Estimation of the size of the chromosome 17p11.2 duplication in Charcot-Marie-Tooth neuropathy type 1a (CMT1a). HMSN Collaborative Research Group.

P Raeymaekers¹, V Timmerman, E Nelis, W Van Hul, P De Jonghe, J J Martin, C Van Broeckhoven.

Abstract

We have previously shown a duplication in 17p11.2 with probe pVAW409R3 (D17S122) in 12 families with hereditary motor and sensory neuropathy type I (HMSN I) or Charcot-Marie-Tooth disease type 1 (CMT1). In this study we aimed to estimate the size of the duplication using additional polymorphic DNA markers located in 17p11.2-p12. Two other 17p11.2 markers, pVAW412R3 (D17S125) and pEW401 (D17S61), were found to be duplicated in all HMSN I patients tested.

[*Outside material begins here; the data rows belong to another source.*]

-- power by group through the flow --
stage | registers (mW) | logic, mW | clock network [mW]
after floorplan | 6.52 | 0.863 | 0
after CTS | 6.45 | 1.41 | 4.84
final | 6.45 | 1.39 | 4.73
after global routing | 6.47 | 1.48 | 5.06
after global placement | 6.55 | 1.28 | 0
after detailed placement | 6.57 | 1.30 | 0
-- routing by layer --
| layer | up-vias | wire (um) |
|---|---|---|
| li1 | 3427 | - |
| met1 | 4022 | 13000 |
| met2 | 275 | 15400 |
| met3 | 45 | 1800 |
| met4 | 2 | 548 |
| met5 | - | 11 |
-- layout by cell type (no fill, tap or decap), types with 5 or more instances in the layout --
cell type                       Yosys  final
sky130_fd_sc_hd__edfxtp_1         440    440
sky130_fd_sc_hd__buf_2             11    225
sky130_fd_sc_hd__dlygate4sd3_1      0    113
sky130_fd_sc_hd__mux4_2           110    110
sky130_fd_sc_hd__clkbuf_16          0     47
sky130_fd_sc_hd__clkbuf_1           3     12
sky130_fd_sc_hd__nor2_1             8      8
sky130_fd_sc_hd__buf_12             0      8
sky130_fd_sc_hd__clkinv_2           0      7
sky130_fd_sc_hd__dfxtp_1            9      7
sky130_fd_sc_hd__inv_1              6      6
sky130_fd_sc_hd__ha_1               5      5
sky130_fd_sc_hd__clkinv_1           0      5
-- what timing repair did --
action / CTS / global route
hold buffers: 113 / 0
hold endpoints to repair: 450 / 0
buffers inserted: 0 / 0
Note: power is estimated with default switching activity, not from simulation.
[src/sv/pbrs_pkg.sv]
// ---------------------------------------------------------------------------
// pbrs_pkg
// Types, register indexes and reset values for the per-bin response smoother.
// ---------------------------------------------------------------------------
`default_nettype none

package pbrs_pkg;

   localparam int CSR_INDEX_W = 8;
   localparam int CSR_DATA_W  = 16;

   localparam logic [CSR_INDEX_W-1:0] CSR_NO_MEAS_LEVEL = 8'd0;
   localparam logic [CSR_INDEX_W-1:0] CSR_ENTER_THRESH  = 8'd1;
   localparam logic [CSR_INDEX_W-1:0] CSR_LEAVE_THRESH  = 8'd2;
   localparam logic [CSR_INDEX_W-1:0] CSR_ALPHA         = 8'd3;

   localparam logic signed [15:0] RESET_NO_MEAS_LEVEL = -16'sd12800;
   localparam logic signed [15:0] RESET_ENTER_THRESH  = -16'sd3840;
   localparam logic signed [15:0] RESET_LEAVE_THRESH  = -16'sd4224;
   localparam logic        [15:0] RESET_ALPHA         = 16'd6554;

   typedef struct packed {
      logic        [9:0]  bin_index;
      logic signed [15:0] pre_left;
      logic signed [15:0] post_left;
      logic signed [15:0] pre_right;
      logic signed [15:0] post_right;
   } pbrs_req_type;

   typedef struct packed {
      logic        [9:0]  bin_out;
      logic signed [15:0] left_response;
      logic signed [15:0] right_response;
      logic signed [15:0] diff_response;
      logic               left_valid;
      logic               right_valid;
   } pbrs_rsp_type;

   // one RAM word per bin
   typedef struct packed {
      logic               left_gate;
      logic               right_gate;
      logic signed [15:0] left_smoothed;
      logic signed [15:0] right_smoothed;
      logic signed [15:0] diff_smoothed;
   } pbrs_entry_type;

   localparam pbrs_entry_type ENTRY_RESET = '{
      left_gate:      1'b0,
      right_gate:     1'b0,
      left_smoothed:  RESET_NO_MEAS_LEVEL,
      right_smoothed: RESET_NO_MEAS_LEVEL,
      diff_smoothed:  RESET_NO_MEAS_LEVEL
   };

   // pipeline register loads for one smoothing lane
   typedef struct packed {
      logic load_mid;
      logic load_last;
   } pbrs_lane_ctl_type;

   function automatic logic signed [15:0] pbrs_sat17(input logic signed [16:0] v);
      logic signed [15:0] r;
      if (v[16] != v[15]) begin
         r = v[16] ? 16'sh8000 : 16'sh7fff;
      end else begin
         r = v[15:0];
      end
      return r;
   endfunction

endpackage

`default_nettype wire

[src/sv/pbrs_ema_lane.sv]
// ---------------------------------------------------------------------------
// pbrs_ema_lane
// One sentinel-aware moving average lane: case select and difference, then
// alpha multiply, then shift, add and saturate.
// ---------------------------------------------------------------------------
`default_nettype none

module pbrs_ema_lane (
   input  wire logic                          clock,
   input  wire pbrs_pkg::pbrs_lane_ctl_type   ctl,
   input  wire logic signed [15:0]            sentinel,
   input  wire logic        [15:0]            alpha,
   input  wire logic signed [15:0]            prev,
   input  wire logic signed [15:0]            raw,
   output logic signed [15:0]                 smoothed
);

   typedef enum logic [1:0] {
      SEL_SENTINEL,
      SEL_SEED,
      SEL_AVERAGE
   } sel_type;

   logic signed [16:0] floor_lvl;
   logic signed [16:0] raw_ext;
   logic signed [16:0] prev_ext;
   logic signed [16:0] delta_in;
   sel_type            sel_in;

   sel_type            sel_mid_ff;
   logic signed [15:0] prev_mid_ff;
   logic signed [15:0] raw_mid_ff;
   logic signed [16:0] delta_mid_ff;

   logic signed [16:0] alpha_ext;
   logic signed [33:0] prod_in;

   sel_type            sel_last_ff;
   logic signed [15:0] prev_last_ff;
   logic signed [15:0] raw_last_ff;
   logic signed [33:0] prod_last_ff;

   logic signed [18:0] prev_wide;
   logic signed [18:0] step_wide;
   logic signed [18:0] sum_wide;
   logic signed [15:0] avg_sat;

   always_comb begin
      floor_lvl = {sentinel[15], sentinel} + 17'sd32;
      raw_ext   = {raw[15], raw};
      prev_ext  = {prev[15], prev};
      delta_in  = raw_ext - prev_ext;
      if (raw_ext <= floor_lvl) begin
         sel_in = SEL_SENTINEL;
      end else if (prev_ext <= floor_lvl) begin
         sel_in = SEL_SEED;
      end else begin
         sel_in = SEL_AVERAGE;
      end
   end

   always_ff @(posedge clock) begin
      if (ctl.load_mid) begin
         sel_mid_ff   <= sel_in;
         prev_mid_ff  <= prev;
         raw_mid_ff   <= raw;
         delta_mid_ff <= delta_in;
      end
   end

   assign alpha_ext = {1'b0, alpha};
   assign prod_in   = alpha_ext * delta_mid_ff;

   always_ff @(posedge clock) begin
      if (ctl.load_last) begin
         sel_last_ff  <= sel_mid_ff;
         prev_last_ff <= prev_mid_ff;
         raw_last_ff  <= raw_mid_ff;
         prod_last_ff <= prod_in;
      end
   end

   // floor shift of the product: take the top bits
   always_comb begin
      prev_wide = {{3{prev_last_ff[15]}}, prev_last_ff};
      step_wide = {prod_last_ff[33], prod_last_ff[33:16]};
      sum_wide  = prev_wide + step_wide;
      if (sum_wide > 19'sd32767) begin
         avg_sat = 16'sh7fff;
      end else if (sum_wide < -19'sd32768) begin
         avg_sat = 16'sh8000;
      end else begin
         avg_sat = sum_wide[15:0];
      end
      case (sel_last_ff)
         SEL_SENTINEL: smoothed = sentinel;
         SEL_SEED:     smoothed = raw_last_ff;
         SEL_AVERAGE:  smoothed = avg_sat;
         default:      smoothed = sentinel;
      endcase
   end

endmodule

`default_nettype wire

[config.mk]
export PLATFORM = sky130hd
export DESIGN_NAME = pbrs_ema_lane
export DESIGN_NICKNAME = d
export VERILOG_FILES = /design/src/sv/pbrs_pkg.sv /design/src/sv/pbrs_ema_lane.sv
export SDC_FILE = /design/constraint.sdc
export NUM_CORES = 1
export LEC_CHECK = 0
export BUFFER_PORTS_ARGS = -buffer_cell sky130_fd_sc_hd__buf_4
export CORE_MARGIN = 4
export CORE_UTILIZATION = 45
export DETAILED_ROUTE_END_ITERATION = 10
export GPL_ROUTABILITY_DRIVEN = 0
export PLACE_DENSITY = 0.66
export SLEW_MARGIN = 20
export SYNTH_ARGS = -nofsm -noshare
export SYNTH_HDL_FRONTEND = slang
export SYNTH_SLANG_ARGS = --single-unit
[constraint.sdc]
create_clock -name clock -period 7.7 [get_ports clock]
set_clock_uncertainty 0.15 [all_clocks]
set_input_delay 0.77 -clock clock [delete_from_list [all_inputs] [get_ports clock]]
set_output_delay 0.77 -clock clock [all_outputs]
set_load 0.005 [all_outputs]
-- After elaboration in Yosys (flattened, before gate mapping)
Index checks and enable logic that the tools add are counted.
W data, S select, Z words.
- register bits after elaboration: 119
- bits in latches: 0
- memory bits (writable): 0
- ROM bits: 0
- input port bits: 67
- output and inout bits: 16
- logic and storage cells: 22
- memories: 0
- add/subtract/negate cells: 3
- multipliers: 1
- divide/modulo/power cells: 0
- magnitude comparators: 4
- equal/unequal tests: 2
- shift-type cells: 0
- mux-type cells: 4
- bitwise operators: 0
- reductions and logical operators: 0
- operators by type and width (cell ; number):
    $le A16 B17 Y1 ; 2
    $mul A17 B17 Y34 ; 1
    $mux W16 ; 2
    $pmux W16 S2 ; 1
    $add A16 B18 Y19 ; 1
    $gt A19 B16 Y1 const B ; 1
    $lt A19 B16 Y1 const B ; 1
    $add A16 B7 Y17 const B ; 1
    $sub A16 B16 Y17 ; 1
    $eq A2 B1 Y1 const B ; 1
    $eq A2 B2 Y1 const B ; 1
    $mux W2 ; 1

-- Depth between registers and ports, before layout
Gate-level depths: netlist of the first run.
- word-level depth: 5
- depth in mapped cells: 25
- depth with buffers taken out: 24

-- Worst setup path before layout of the first run
No wires, ideal clock.
- path type: input to register
- from: input port alpha[10]
- to: register prod_last_ff[33], data pin
- library setup time: 0.266 ns
- arrival: 6.075 ns
- required time: 7.284 ns
- path slack: 1.210 ns
- stages on the path: 20
- buffers on the path: 1
- cells stage by stage: clkbuf_1 -> and2_1 -> fa_1 -> inv_1 -> fa_1 -> fa_1 -> fa_1 -> inv_1 -> fa_1 -> fa_1 -> ha_1 -> and4_1 -> nand4_1 -> and3_1 -> o21a_1 -> o211ai_1 -> nand2_1 -> o211ai_1 -> and4_1 -> nor3_1
- word-level cells in the longest chain between the ends: 1
- RTL lines (element ; RTL line ; source):
    start, declared ; pbrs_ema_lane.sv:12 ; input wire logic [15:0] alpha,
    $mul A17 B17 Y34 ; pbrs_ema_lane.sv:72 ; assign prod_in = alpha_ext * delta_mid_ff;
    named net prod_in[33] ; pbrs_ema_lane.sv:36 ; logic signed [33:0] prod_in;
    end signal, assigned ; pbrs_ema_lane.sv:79 ; prod_last_ff <= prod_in;
    end, declared ; pbrs_ema_lane.sv:41 ; logic signed [33:0] prod_last_ff;
The timed path passes the listed nets, and every way through them passes these cells.
A chain may end at the register's enable or synchronous reset.

-- Worst setup path in the final report of the first run
- from: register delta_mid_ff[4]
- to: register prod_last_ff[30], data pin
- word-level cells in the longest chain between the ends: 1
- RTL lines (element ; RTL line ; source):
    start, declared ; pbrs_ema_lane.sv:33 ; logic signed [16:0] delta_mid_ff;
    start signal, assigned ; pbrs_ema_lane.sv:67 ; delta_mid_ff <= delta_in;
    $mul A17 B17 Y34 ; pbrs_ema_lane.sv:72 ;
    named net prod_in[30] ; pbrs_ema_lane.sv:36 ;
The timed path passes the listed nets, and every way through them passes these cells.

==> impl_metrics.toml, run 1 <==
[logic_synthesis]
ys_warn_count = 0
ys_seq_area_frac = 0.205
synth_edf_count = 103
synth.distinct_cells = 64
syn_area_um2 = 15100
synthFlopType = "edfxtp_1"
yosysTopAreaCellShare = 0.278
synth_async_sr_flop_share = 0
syn_nets = 2005
netlist_top_cells_area = "fa_1, edfxtp_1, ha_1, inv_1, and2_1"
netlist.top_cell.by_area = "fa_1"
netlist_instances = 1533
synth.ff_latch_count = 103
syn_area_per_cell_um2 = 9.86

[detailed_routing]
final_antenna_net_count = 0
dr.pass1.iters = 5
route.detailed.drc = 0
vias_per_cell = 5.16
avgRoutedWirePerCell_um = 17.1
drt_wl_total_mm = 35.0
vias = 10500
drt-initial-drc-count = 617

[worst_setup_path]
crit_type = "reg -> reg"
r2r_setup_slack_ns = 0.89
crit_path_max_incr_delay_ns = 0.71
critPathMostFrequentCell = "fa_1"
path_buf_inv = 2
path_cells = "and2_1 > fa_1 > inv_1 > fa_1 > fa_1 > fa_1 > inv_1 > fa_1 > fa_1 > ha_1 > and4_1 > a221oi_1 > and3_1 > o21a_1 > o211ai_1 > a31oi_1 > nor2b_1 > a21oi_1 > xnor2_1"
r2r_start = "delta_mid_ff[4]$_DFFE_PP_"
critPathLaunch = "delta_mid_ff[4]$_DFFE_PP_"
critical-path-slowest-cell = "edfxtp_1"
end_kind = "flop"
cp.arrival_ns = 6.76
required_ns = 7.65
path_delay_family = "adder cells"
cp-start-kind = "flop"
reg2reg_depth = 19
cp_max_fo = 16
r2r-end = "prod_last_ff[30]$_DFFE_PP_"

[global_routing]
antenna_found_initial = 1
grt_start_max_net_pins = 53
grt_overflow_total = 0
grt_usage = 0.200
grt_pass1_vias = 11300
grt_pass1_wl_mm = 57.8

[hold_path]
worstHoldPathCells = 0
min_from = "prev_mid_ff[15]$_DFFE_PP_"
hold_path_class = "reg -> reg"
hold_end = "prev_last_ff[15]$_DFFE_PP_"

[timing]
drv_slew = 0
worst_pin_slew_ns = 1.13
setup_violations = 0
fmax_mhz = 147
slew_headroom = 0.246
rsz0062_at_grt = "no"
hold_violations = 0
period_needed_ns = 6.81
finalCritPeriodShare = 0.884
fin_tns_setup_ns = 0

[cts]
path_clk_slew_ns = 0.07
cts_tree = "done"
clk_latency_ns = 0.34
hold_buffers = 0
clock_tree.htree_level_count = 3
cts-root-buf = "clkbuf_16"
post_cts_resized = 0
cts_max_path_buffers = 2
post_cts_buffers = 0
cts.sinks = 103
cts_buffers = 9

[placed_design]
io_buffer_count = 82
place_hpwl_mm = 28.0

[finish]
drive_gt1_frac = 0.0844
antenna_cells = 0
area_growth_pct = 8.85
layout.nets = 2066

[floorplan]
core_um2 = 32900
die_h_um = 191
dieArea_um2 = 36600
pin_count = 83
die_w_um = 191
initial_core_util = 0.460
rows = 66

[status]
outcome = "finished clean"

[flow_run]
cap_violations = 0
[final cells by class]
class	count	area (um^2)
multi-input cells	1054	10600
well taps	442	553
inverters	337	1260
fillers	3115	16400
flip-flops and latches	103	3090
clock buffers	9	225
clock inverters	7	46.3
repair buffers	89	668
[registers in the layout, summed over array words and instances, names as in the netlist]
register	count
prod_last_ff	18
delta_mid_ff	17
prev_last_ff	16
prev_mid_ff	16
raw_last_ff	16
raw_mid_ff	16
sel_last_ff	2
sel_mid_ff	2
[cells by family (layout without fill, tap and decap cells)]
kind of cell | after synthesis | in the layout | synth area share
xor+xnor | 52 | 52 | 0.0301
fa+ha+maj | 405 | 405 | 0.440
compound gates | 161 | 161 | 0.0797
flops | 103 | 103 | 0.205
buf+inv | 376 | 442 | 0.0947
simple gates | 436 | 436 | 0.151
[per-stage QoR]
stage          area [um^2]  hold slack (ns)  setup slack, ns  utilization  cells
2_1_floorplan        15100            0.250             1.21            -   1533
3_3_place_gp         16200            0.250            0.808        0.492   2025
3_5_place_dp         16200            0.255            0.661        0.492   2025
4_1_cts              16400            0.271            0.857        0.500   2041
5_1_grt              16400            0.274            0.514        0.500   2041
6_report             16400            0.272            0.891        0.500   2041
[routing by layer]
metal  routed length [um]  track usage  up-vias
li1                     -            -     4973
met1                14800        0.256     5299
met2                18200        0.363      217
met3                 1290       0.0250       49
met4                  701       0.0417        0
met5                    0            0        -
[cells in the final DEF, fill, tap and decap left out, types with 16 or more instances in the layout]
cell,n
and2_1,159
nand2b_1,16
nor2b_1,26
buf_4,89
xnor2_1,38
a21oi_1,35
nand3_1,20
edfxtp_1,103
o21ai_1,17
nor2_1,45
a21o_1,24
nand2_1,126
fa_1,210
ha_1,195
inv_1,337
[worst register-to-register path: stages (launching register included)]
cell      delay [ns]
edfxtp_1        0.71
and2_1          0.32
fa_1            0.49
inv_1           0.06
fa_1            0.56
fa_1            0.45
fa_1            0.55
inv_1           0.05
fa_1            0.46
fa_1            0.49
ha_1            0.32
and4_1          0.22
a221oi_1        0.34
and3_1          0.24
o21a_1          0.29
o211ai_1        0.18
a31oi_1         0.29
nor2b_1         0.11
a21oi_1         0.20
xnor2_1         0.09
[worst max-delay path by stage]
| stage | endpoint | slack [ns] | cells after the start |
|---|---|---|---|
| detailed placement | prod_last_ff[30]$_DFFE_PP_ | 0.66 | 20 |
| global route | prod_last_ff[33]$_DFFE_PP_ | 0.51 | 19 |
| global placement | prod_last_ff[33]$_DFFE_PP_ | 0.81 | 20 |
| floorplan | prod_last_ff[33]$_DFFE_PP_ | 1.21 | 20 |
| finish | prod_last_ff[30]$_DFFE_PP_ | 0.89 | 19 |
| CTS | prod_last_ff[30]$_DFFE_PP_ | 0.86 | 19 |
[cells in the mapped netlist (9+ instances only)]
library cell and n:
xnor2_1 38, nor2b_1 26, and2_1 159, a22oi_2 13
a21o_1 24, fa_1 210, nand2b_1 16, a21oi_1 35
edfxtp_1 103, ha_1 195, nor2_1 45, nand3_1 20
nand2_1 126, nand4_1 9, inv_1 337, xor2_1 14
a21oi_2 9, clkbuf_1 35, nor3_1 15, o21ai_1 17
o21ai_0 10
Power of run 1 is left out: the tool's default activity adds up to more than one toggle a clock period on the data nets, which glitch-free logic cannot reach.
==> run 2, diff against run 1 <==
- clock period: 7.7 -> 8.6 ns (I/O delays scaled with it)
==> run 2 against run 1 <==
Net effect: final cell count down 0.29%; non-clock buffer count is 5 lower; fmax down 1.4%; setup slack improved by 0.80 ns.
==> impl_metrics.toml, run 2 (same netlist as run 1, synthesis figures left out) <==
[status]
outcome = "finished clean"

[finish]
stdcell_area_um2 = 16400
antenna_cells = 0
drive_gt1_frac = 0.0810
area_growth_pct = 8.56
top_regs = "prod_last_ff x18, delta_mid_ff x17"
final_util = 0.499
fin_cells = 2035
regMostFlops = "prod_last_ff"
final_cell_mix = "inv_1, fa_1, ha_1, and2_1, nand2_1"
largest_reg_flops = 18
final_common_cell = "inv_1"
layout.nets = 2061

[timing]
worst_pin_slew_ns = 1.12
finalCritPeriodShare = 0.803
fmax_mhz = 145
hold_violations = 0
fin_tns_setup_ns = 0
drv_slew = 0
slew_headroom = 0.253
period_needed_ns = 6.91
rsz0062_at_grt = "no"
setup_violations = 0

[worst_setup_path]
cp_max_fo = 16
r2r_start = "delta_mid_ff[9]$_DFFE_PP_"
cp-start-kind = "flop"
endpoint = "prod_last_ff[33]$_DFFE_PP_"
crit_type = "reg -> reg"
critPathLaunch = "delta_mid_ff[9]$_DFFE_PP_"
required_ns = 8.54
r2r_setup_slack_ns = 1.69
reg2reg_depth = 23
cp.arrival_ns = 6.85
r2r-end = "prod_last_ff[33]$_DFFE_PP_"
end_kind = "flop"

[cts]
cts_max_path_buffers = 2
cts-root-buf = "clkbuf_16"
cts_tree = "done"
cts_buffers = 9
clk_latency_ns = 0.35
hold_buffers = 0
post_cts_resized = 0
post_cts_buffers = 0
path_clk_slew_ns = 0.07
clock_tree.htree_level_count = 3
cts.sinks = 103

[global_routing]
grt_pass1_wl_mm = 57.3
grt_start_max_net_pins = 53
grt_overflow_total = 0
grt_usage = 0.199
antenna_found_initial = 1
grt_pass1_vias = 11300

[floorplan]
pin_count = 83
rows = 66
core_um2 = 32900
die_w_um = 191
initial_core_util = 0.460
dieArea_um2 = 36600
die_h_um = 191

[placed_design]
post-place-cells = 2020
placed_area_um2 = 16100
place_hpwl_mm = 27.6
io_buffer_count = 82

[detailed_routing]
drt_wl_total_mm = 35.2
route.detailed.drc = 0
vias_per_cell = 5.22
avgRoutedWirePerCell_um = 17.3
drt-initial-drc-count = 574
dr.pass1.iters = 5
final_antenna_net_count = 0
vias = 10600

[flow_run]
cap_violations = 0

[hold_path]
hold_path_class = "reg -> reg"
## run 2: changes by cell type in the layout (fill, tap and decap cells not counted)
cell,delta
clkinv_4,+1
clkinv_1,-2
clkinvlp_4,+1
buf_4,-5
clkinv_2,-1
clkbuf_1,+2
inv_6,-2
## run 2: critical path: stages (launching register included)
cell and delay (ns):
edfxtp_1 0.85, nand2_1 0.18, fa_1 0.53, inv_1 0.05
fa_1 0.49, inv_1 0.06, fa_1 0.54, inv_1 0.05
fa_1 0.46, fa_1 0.49, inv_1 0.05, fa_1 0.47
inv_1 0.04, ha_1 0.30, o21a_1 0.13, o21ai_1 0.08
a21oi_1 0.21, o31ai_1 0.13, o21a_1 0.29, o211ai_1 0.30
nand2_1 0.13, o211ai_1 0.37, and4_1 0.25, nor3_1 0.05
## run 2: stage by stage
stage | worst slack, ns | hold slack, ns
3_5_place_dp | 1.51 | 0.255
4_1_cts | 1.72 | 0.271
6_report | 1.69 | 0.269
5_1_grt | 1.29 | 0.275
3_3_place_gp | 1.65 | 0.250
2_1_floorplan | 2.02 | 0.250
## run 2: area by class of cell
class                   count  area [um^2]
flip-flops and latches    103         3090
clock inverters             4         32.5
repair buffers             84          631
well taps                 442          553
multi-input cells        1054        10600
inverters                 337         1260
fillers                  3145        16500
clock buffers              11          233
## run 2: how the worst min path moves through the flow
stage / from / endpoint / slack, ns / cells past startpoint
finish: prev_mid_ff[11]$_DFFE_PP_ / prev_last_ff[11]$_DFFE_PP_ / 0.27 / 0
global route: raw_mid_ff[14]$_DFFE_PP_ / raw_last_ff[14]$_DFFE_PP_ / 0.28 / 0
CTS: raw_mid_ff[12]$_DFFE_PP_ / raw_last_ff[12]$_DFFE_PP_ / 0.27 / 0
detailed placement: raw_mid_ff[12]$_DFFE_PP_ / raw_last_ff[12]$_DFFE_PP_ / 0.25 / 0
global placement: prev_mid_ff[3]$_DFFE_PP_ / prev_last_ff[3]$_DFFE_PP_ / 0.25 / 0
floorplan: prev_mid_ff[0]$_DFFE_PP_ / prev_last_ff[0]$_DFFE_PP_ / 0.25 / 0
## run 2: routing by layer
| metal | GRT usage | vias to the layer above | share of wire |
|---|---|---|---|
| li1 | - | 4967 | - |
| met1 | 0.257 | 5356 | 0.42 |
| met2 | 0.358 | 246 | 0.52 |
| met3 | 0.0199 | 56 | 0.042 |
| met4 | 0.0497 | 0 | 0.024 |
| met5 | 0 | - | 0 |
Power of run 2 is left out for the same reason.
==> run 3, diff against run 2 <==
- ABC_AREA: default -> 1
- clock period: 8.6 -> 7 ns (I/O delays scaled with it)
==> run 3 against run 2 <==
Net effect: sequential share of layout area shrank 1.2 points; critical path depth shrank 4; non-clock buffer count grew 6; setup slack lost 0.89 ns; synthesized cell count grew 32%; count of clock-buffer cells in the layout shrank 1; utilization shrank 0.67 points; via count grew 20%; wire length grew 19%; final cell count grew 24%; global-route usage grew 2.1 points; critical endpoint is now prod_last_ff[26]$_DFFE_PP_; largest cell class unchanged.
<file path="config.mk">
export PLATFORM = sky130hd
export DESIGN_NAME = wav_header_chunk_parser
export DESIGN_NICKNAME = d
export VERILOG_FILES = /design/src/design/wavhdr_pkg.sv /design/src/design/wavhdr_in_reg.sv /design/src/design/wavhdr_parser.sv /design/src/design/wavhdr_out_reg.sv /design/src/design/wav_header_chunk_parser.sv
export SDC_FILE = /design/constraint.sdc
export NUM_CORES = 1
export LEC_CHECK = 0
export BUFFER_PORTS_ARGS = -buffer_cell sky130_fd_sc_hd__buf_2
export CORE_MARGIN = 2
export CORE_UTILIZATION = 55
export DETAILED_ROUTE_END_ITERATION = 7
export PLACE_DENSITY_LB_ADDON = 0.3
export SYNTH_ARGS = -nofsm -noshare
export SYNTH_HDL_FRONTEND = slang
export SYNTH_SLANG_ARGS = --single-unit
</file>
<file path="constraint.sdc">
create_clock -name clk_i -period 19.6 [get_ports clk_i]
set_clock_uncertainty 0.2 [all_clocks]
set_input_delay 3.92 -clock clk_i [delete_from_list [all_inputs] [get_ports clk_i]]
set_output_delay 3.92 -clock clk_i [all_outputs]
set_load 0.03 [all_outputs]
</file>
$ cat src/hdl/eps_pkg.sv
// Shared types, codes and device tables for the EEPROM page-write splitter.
`timescale 1ns / 1ps

package eps_pkg;

    // Request codes carried by the action field of an input beat.
    typedef enum logic [1:0] {
        ACT_WRITE   = 2'd0,
        ACT_ADVANCE = 2'd1,
        ACT_READ    = 2'd2,
        ACT_NONE    = 2'd3
    } t_action;

    // Configuration register indexes.
    localparam logic CFG_DEVICE_TYPE = 1'b0;
    localparam logic CFG_BUS_ADDRESS = 1'b1;

    localparam logic [3:0] DEVICE_TYPE_RESET = 4'd8;
    localparam logic [7:0] BUS_ADDRESS_RESET = 8'd160;

    // Per-device information derived from the configuration registers.
    typedef struct packed {
        logic        known;
        logic [7:0]  page;
        logic [16:0] capacity;
        logic [1:0]  addr_bytes;
        logic [7:0]  dev_addr;
    } t_dev_info;

    // One result beat.
    typedef struct packed {
        logic        seg_valid;
        logic [15:0] seg_address;
        logic [15:0] seg_length;
        logic [15:0] buffer_offset;
        logic [1:0]  addr_bytes;
        logic [7:0]  dev_addr;
        logic        last;
        logic        range_error;
    } t_result;

    // Page size in bytes for each size code.
    function automatic logic [7:0] page_size(input logic [3:0] code);
        logic [7:0] p;
        case (code)
            4'd0, 4'd1:       p = 8'd8;
            4'd2, 4'd3, 4'd4: p = 8'd16;
            4'd5, 4'd6:       p = 8'd32;
            4'd7, 4'd8:       p = 8'd64;
            4'd9:             p = 8'd128;
            default:          p = 8'd8;
        endcase
        return p;
    endfunction

    // Capacity in bytes for each size code.
    function automatic logic [16:0] capacity_of(input logic [3:0] code);
        logic [16:0] c;
        case (code)
            4'd0:    c = 17'd128;
            4'd1:    c = 17'd256;
            4'd2:    c = 17'd512;
            4'd3:    c = 17'd1024;
            4'd4:    c = 17'd2048;
            4'd5:    c = 17'd4096;
            4'd6:    c = 17'd8192;
            4'd7:    c = 17'd16384;
            4'd8:    c = 17'd32768;
            4'd9:    c = 17'd65536;
            default: c = 17'd0;
        endcase
        return c;
    endfunction

endpackage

Furthermore, all HMSN I patients showed the same duplication junction fragment with probe pVAW409R3. On the genetic map the duplicated markers span a minimal distance of 10 cM while on the physical map they are present in the same NotI restriction fragment of 1150 kb. The discrepancy between the genetic and physical map distances suggests that the 17p11.2 region is extremely prone to recombinational events. The high recombination rate may be a contributing factor to the genetic instability of this chromosomal region.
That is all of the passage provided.